From the listing below, reproduce word for word the part that opens with the line containing "wire [11:0] mag" and closes with the line containing "wire r_gnan = !ra_nan"; reproduce nothing else.
───── Supplied material ─────
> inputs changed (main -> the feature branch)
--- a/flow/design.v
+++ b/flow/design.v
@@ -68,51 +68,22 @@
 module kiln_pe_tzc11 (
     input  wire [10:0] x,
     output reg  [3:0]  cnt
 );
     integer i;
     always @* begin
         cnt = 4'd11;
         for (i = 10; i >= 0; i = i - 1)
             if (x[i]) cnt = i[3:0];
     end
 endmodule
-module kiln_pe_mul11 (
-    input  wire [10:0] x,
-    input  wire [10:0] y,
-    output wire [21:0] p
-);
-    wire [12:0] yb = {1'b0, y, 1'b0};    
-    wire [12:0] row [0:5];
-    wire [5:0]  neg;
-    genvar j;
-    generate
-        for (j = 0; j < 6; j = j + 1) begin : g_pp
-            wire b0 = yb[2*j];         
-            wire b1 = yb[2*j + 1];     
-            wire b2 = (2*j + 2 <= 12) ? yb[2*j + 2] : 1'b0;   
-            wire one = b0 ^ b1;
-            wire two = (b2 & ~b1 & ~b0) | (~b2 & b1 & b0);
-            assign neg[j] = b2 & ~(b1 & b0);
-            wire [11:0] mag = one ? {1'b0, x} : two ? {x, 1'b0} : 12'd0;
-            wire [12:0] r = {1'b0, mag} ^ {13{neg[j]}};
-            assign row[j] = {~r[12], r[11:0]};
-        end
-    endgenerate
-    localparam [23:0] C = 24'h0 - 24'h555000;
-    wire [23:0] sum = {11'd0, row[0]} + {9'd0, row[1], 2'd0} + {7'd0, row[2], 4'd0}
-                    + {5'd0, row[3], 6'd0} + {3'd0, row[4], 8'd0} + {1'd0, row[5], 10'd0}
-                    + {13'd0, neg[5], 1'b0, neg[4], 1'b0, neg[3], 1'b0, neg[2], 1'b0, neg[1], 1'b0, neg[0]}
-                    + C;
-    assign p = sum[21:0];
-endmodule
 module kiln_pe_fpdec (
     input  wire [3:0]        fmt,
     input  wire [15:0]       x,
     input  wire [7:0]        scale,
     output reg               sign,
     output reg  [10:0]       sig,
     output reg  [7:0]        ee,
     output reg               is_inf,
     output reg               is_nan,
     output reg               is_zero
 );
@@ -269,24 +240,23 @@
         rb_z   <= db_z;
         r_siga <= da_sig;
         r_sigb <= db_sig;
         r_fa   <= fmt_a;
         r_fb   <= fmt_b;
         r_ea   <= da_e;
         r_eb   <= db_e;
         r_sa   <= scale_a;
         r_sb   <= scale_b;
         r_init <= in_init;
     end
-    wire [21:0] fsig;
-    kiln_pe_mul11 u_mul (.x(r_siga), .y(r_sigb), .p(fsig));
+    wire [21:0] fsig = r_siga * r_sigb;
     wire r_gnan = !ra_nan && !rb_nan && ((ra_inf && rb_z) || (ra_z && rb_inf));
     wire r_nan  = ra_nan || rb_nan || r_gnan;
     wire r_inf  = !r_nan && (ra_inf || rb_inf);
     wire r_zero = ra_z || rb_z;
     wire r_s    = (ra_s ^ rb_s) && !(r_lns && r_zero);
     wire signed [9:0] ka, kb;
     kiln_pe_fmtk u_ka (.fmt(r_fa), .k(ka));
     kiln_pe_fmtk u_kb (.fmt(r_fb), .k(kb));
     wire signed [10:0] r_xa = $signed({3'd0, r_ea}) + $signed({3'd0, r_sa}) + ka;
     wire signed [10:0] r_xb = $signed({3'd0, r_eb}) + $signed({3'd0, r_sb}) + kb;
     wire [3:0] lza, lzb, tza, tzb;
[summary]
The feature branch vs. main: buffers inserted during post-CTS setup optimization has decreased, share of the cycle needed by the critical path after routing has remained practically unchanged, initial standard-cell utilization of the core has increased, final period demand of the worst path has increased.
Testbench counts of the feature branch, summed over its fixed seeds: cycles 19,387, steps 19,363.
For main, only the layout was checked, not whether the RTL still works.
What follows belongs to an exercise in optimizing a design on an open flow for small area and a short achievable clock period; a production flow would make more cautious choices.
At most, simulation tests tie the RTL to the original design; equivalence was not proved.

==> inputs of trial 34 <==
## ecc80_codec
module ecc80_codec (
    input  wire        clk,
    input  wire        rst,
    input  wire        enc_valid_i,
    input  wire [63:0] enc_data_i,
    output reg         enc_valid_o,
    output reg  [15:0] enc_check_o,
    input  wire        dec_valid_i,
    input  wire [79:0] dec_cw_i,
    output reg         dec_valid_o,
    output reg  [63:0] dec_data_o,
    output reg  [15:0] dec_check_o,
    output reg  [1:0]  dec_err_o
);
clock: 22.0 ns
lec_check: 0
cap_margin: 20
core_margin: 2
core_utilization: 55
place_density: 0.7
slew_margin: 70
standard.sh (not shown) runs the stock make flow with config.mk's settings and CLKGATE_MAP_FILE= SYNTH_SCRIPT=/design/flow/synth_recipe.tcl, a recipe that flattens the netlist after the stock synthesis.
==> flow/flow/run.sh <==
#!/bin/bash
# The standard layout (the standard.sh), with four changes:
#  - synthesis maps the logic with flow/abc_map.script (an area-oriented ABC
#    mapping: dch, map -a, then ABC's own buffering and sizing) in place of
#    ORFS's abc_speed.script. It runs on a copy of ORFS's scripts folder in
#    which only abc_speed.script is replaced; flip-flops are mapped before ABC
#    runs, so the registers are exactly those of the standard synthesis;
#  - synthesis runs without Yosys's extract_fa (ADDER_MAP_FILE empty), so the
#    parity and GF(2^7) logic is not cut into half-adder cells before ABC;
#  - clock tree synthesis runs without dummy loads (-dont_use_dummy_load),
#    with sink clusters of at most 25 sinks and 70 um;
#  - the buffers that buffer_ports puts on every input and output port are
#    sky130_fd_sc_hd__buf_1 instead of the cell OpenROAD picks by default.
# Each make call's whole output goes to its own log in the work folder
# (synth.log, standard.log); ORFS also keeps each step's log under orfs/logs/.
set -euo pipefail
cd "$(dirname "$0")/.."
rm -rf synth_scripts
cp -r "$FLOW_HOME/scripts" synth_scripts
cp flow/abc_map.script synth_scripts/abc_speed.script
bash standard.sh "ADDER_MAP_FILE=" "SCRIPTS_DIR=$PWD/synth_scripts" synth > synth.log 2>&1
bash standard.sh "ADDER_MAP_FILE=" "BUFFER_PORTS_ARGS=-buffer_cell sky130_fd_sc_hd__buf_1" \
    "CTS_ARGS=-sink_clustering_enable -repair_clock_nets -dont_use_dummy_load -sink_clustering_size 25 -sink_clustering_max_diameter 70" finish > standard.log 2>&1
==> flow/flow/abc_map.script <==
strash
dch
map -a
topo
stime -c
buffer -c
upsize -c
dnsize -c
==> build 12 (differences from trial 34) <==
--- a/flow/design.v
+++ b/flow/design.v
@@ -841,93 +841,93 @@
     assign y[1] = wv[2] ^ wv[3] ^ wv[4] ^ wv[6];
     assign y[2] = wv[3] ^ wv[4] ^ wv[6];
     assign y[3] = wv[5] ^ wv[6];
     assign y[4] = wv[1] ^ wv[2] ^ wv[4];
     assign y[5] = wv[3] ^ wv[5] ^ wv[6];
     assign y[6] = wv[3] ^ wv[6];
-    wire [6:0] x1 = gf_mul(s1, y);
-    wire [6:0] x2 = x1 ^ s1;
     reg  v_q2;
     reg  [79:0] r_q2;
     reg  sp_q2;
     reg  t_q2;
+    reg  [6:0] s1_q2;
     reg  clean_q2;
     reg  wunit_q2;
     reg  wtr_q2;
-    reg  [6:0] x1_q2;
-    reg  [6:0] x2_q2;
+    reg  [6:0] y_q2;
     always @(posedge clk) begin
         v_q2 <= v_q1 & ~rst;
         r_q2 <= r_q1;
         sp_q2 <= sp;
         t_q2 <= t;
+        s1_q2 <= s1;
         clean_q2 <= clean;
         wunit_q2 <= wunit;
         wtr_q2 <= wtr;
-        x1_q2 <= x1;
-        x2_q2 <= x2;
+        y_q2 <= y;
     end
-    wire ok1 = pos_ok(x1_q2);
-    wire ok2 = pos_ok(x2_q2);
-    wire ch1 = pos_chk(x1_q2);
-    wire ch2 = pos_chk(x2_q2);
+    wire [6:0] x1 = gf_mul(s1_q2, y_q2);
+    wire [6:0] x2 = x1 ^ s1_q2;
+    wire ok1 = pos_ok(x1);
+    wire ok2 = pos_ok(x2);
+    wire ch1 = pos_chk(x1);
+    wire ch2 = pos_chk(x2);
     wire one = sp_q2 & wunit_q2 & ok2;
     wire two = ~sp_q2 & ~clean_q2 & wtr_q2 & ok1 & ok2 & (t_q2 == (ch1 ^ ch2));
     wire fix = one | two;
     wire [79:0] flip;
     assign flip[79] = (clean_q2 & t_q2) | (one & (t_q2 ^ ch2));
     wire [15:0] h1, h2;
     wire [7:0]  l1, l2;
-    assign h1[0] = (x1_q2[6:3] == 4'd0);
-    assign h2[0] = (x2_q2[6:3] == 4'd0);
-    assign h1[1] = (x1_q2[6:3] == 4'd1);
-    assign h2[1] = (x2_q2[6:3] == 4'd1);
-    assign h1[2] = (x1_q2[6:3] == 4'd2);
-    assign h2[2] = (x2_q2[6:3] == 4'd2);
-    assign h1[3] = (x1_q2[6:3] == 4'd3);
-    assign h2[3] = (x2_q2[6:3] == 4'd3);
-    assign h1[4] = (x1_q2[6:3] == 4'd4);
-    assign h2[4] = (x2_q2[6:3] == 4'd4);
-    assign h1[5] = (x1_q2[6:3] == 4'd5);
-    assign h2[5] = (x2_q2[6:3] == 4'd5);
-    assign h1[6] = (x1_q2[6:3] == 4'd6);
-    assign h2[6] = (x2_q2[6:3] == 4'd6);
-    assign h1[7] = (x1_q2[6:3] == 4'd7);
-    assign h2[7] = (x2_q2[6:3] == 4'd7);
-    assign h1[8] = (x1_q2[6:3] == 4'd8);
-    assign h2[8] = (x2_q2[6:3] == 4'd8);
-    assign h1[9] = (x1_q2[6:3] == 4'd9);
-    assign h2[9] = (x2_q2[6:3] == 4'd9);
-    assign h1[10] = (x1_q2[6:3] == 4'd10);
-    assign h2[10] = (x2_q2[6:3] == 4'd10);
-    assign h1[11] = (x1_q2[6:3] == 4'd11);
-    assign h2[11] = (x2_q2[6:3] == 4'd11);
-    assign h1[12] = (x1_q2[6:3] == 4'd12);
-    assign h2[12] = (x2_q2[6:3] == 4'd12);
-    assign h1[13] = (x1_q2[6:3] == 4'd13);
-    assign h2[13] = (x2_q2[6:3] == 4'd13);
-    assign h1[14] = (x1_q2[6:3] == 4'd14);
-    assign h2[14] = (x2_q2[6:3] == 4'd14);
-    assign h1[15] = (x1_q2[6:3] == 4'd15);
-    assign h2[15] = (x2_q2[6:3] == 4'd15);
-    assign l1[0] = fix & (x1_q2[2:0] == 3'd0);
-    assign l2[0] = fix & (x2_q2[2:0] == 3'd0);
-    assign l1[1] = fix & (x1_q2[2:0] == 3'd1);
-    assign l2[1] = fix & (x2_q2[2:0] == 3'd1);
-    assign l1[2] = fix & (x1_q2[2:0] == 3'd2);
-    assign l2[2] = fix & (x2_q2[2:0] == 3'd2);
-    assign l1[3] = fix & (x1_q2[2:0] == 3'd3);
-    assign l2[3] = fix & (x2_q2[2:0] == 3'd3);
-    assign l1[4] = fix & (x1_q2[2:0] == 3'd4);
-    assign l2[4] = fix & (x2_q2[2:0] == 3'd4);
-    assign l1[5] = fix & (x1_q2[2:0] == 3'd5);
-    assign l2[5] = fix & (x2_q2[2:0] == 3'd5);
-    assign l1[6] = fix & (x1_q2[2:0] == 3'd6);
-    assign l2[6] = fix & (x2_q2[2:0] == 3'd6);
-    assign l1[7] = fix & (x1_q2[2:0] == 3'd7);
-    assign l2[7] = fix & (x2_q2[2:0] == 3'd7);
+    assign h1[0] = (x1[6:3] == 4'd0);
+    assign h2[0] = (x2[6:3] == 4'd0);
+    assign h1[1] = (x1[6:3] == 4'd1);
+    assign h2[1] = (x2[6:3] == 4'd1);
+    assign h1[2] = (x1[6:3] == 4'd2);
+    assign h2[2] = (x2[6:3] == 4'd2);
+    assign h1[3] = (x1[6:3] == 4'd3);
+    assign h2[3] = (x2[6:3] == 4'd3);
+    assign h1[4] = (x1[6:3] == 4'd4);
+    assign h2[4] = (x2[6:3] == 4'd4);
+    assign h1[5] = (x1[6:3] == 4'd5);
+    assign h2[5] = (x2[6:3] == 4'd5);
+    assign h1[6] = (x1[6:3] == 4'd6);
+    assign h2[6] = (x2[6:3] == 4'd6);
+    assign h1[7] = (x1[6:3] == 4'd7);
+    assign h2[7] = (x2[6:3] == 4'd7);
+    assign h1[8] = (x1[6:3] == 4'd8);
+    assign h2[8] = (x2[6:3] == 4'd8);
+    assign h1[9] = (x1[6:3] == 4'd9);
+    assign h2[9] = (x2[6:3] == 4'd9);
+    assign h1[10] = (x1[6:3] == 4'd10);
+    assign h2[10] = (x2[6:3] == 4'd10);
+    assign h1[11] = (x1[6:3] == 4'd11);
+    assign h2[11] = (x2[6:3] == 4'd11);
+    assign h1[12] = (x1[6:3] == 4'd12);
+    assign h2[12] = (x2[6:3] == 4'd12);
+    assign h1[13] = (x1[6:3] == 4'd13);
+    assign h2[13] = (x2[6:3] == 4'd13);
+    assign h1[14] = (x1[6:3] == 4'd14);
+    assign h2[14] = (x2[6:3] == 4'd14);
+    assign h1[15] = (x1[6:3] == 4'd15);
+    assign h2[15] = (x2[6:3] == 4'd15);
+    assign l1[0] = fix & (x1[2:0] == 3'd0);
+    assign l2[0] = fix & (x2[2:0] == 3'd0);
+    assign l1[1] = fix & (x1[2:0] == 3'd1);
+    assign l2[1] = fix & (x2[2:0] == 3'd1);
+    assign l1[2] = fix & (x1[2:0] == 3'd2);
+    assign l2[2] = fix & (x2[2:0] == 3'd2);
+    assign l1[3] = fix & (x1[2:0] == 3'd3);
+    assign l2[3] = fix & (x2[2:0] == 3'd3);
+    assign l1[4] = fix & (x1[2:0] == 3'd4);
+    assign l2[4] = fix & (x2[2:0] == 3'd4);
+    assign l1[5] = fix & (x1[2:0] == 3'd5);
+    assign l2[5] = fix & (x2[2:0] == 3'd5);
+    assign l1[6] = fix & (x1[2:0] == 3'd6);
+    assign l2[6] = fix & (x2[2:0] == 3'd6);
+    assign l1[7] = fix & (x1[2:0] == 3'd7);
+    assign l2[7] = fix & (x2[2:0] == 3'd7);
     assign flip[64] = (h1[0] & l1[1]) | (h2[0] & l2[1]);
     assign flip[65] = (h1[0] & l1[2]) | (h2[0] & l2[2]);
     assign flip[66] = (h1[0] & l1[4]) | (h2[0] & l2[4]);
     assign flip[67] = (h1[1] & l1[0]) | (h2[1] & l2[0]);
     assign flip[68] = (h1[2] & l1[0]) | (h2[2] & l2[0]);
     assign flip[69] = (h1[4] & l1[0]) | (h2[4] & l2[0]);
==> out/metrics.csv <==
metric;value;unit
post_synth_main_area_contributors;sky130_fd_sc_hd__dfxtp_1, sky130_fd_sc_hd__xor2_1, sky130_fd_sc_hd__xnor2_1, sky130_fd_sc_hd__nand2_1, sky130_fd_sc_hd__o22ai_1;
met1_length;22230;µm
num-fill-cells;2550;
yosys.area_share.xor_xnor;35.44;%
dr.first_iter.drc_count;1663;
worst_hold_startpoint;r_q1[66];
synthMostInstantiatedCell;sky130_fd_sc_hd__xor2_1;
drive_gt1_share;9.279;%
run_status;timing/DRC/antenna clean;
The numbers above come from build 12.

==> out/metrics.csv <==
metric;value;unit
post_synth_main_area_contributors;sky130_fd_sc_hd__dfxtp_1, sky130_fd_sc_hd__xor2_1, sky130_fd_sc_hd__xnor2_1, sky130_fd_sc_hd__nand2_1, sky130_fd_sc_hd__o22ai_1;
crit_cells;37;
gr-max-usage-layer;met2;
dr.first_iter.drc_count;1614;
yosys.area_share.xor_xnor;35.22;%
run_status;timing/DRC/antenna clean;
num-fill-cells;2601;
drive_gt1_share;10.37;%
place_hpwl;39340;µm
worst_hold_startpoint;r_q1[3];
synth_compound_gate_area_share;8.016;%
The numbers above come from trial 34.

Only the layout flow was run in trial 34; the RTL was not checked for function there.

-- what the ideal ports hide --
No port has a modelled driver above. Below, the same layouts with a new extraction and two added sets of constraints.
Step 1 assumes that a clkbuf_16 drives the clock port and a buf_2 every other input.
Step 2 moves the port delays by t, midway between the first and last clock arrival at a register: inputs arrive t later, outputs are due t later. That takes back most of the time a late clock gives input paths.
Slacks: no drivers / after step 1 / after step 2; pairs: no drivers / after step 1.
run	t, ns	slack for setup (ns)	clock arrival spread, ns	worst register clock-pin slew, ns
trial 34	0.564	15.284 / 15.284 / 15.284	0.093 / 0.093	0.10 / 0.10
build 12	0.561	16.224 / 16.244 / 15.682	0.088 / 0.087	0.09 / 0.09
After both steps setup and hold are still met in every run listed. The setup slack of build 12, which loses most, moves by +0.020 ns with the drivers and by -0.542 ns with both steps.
─────
__Answer to the exercise__
-            wire [11:0] mag = one ? {1'b0, x} : two ? {x, 1'b0} : 12'd0;
-            wire [12:0] r = {1'b0, mag} ^ {13{neg[j]}};
-            assign row[j] = {~r[12], r[11:0]};
-        end
-    endgenerate
-    localparam [23:0] C = 24'h0 - 24'h555000;
-    wire [23:0] sum = {11'd0, row[0]} + {9'd0, row[1], 2'd0} + {7'd0, row[2], 4'd0}
-                    + {5'd0, row[3], 6'd0} + {3'd0, row[4], 8'd0} + {1'd0, row[5], 10'd0}
-                    + {13'd0, neg[5], 1'b0, neg[4], 1'b0, neg[3], 1'b0, neg[2], 1'b0, neg[1], 1'b0, neg[0]}
-                    + C;
-    assign p = sum[21:0];
-endmodule
 module kiln_pe_fpdec (
     input  wire [3:0]        fmt,
     input  wire [15:0]       x,
     input  wire [7:0]        scale,
     output reg               sign,
     output reg  [10:0]       sig,
     output reg  [7:0]        ee,
     output reg               is_inf,
     output reg               is_nan,
     output reg               is_zero
 );
@@ -269,24 +240,23 @@
         rb_z   <= db_z;
         r_siga <= da_sig;
         r_sigb <= db_sig;
         r_fa   <= fmt_a;
         r_fb   <= fmt_b;
         r_ea   <= da_e;
         r_eb   <= db_e;
         r_sa   <= scale_a;
         r_sb   <= scale_b;
         r_init <= in_init;
     end
-    wire [21:0] fsig;
-    kiln_pe_mul11 u_mul (.x(r_siga), .y(r_sigb), .p(fsig));
+    wire [21:0] fsig = r_siga * r_sigb;
     wire r_gnan = !ra_nan && !rb_nan && ((ra_inf && rb_z) || (ra_z && rb_inf));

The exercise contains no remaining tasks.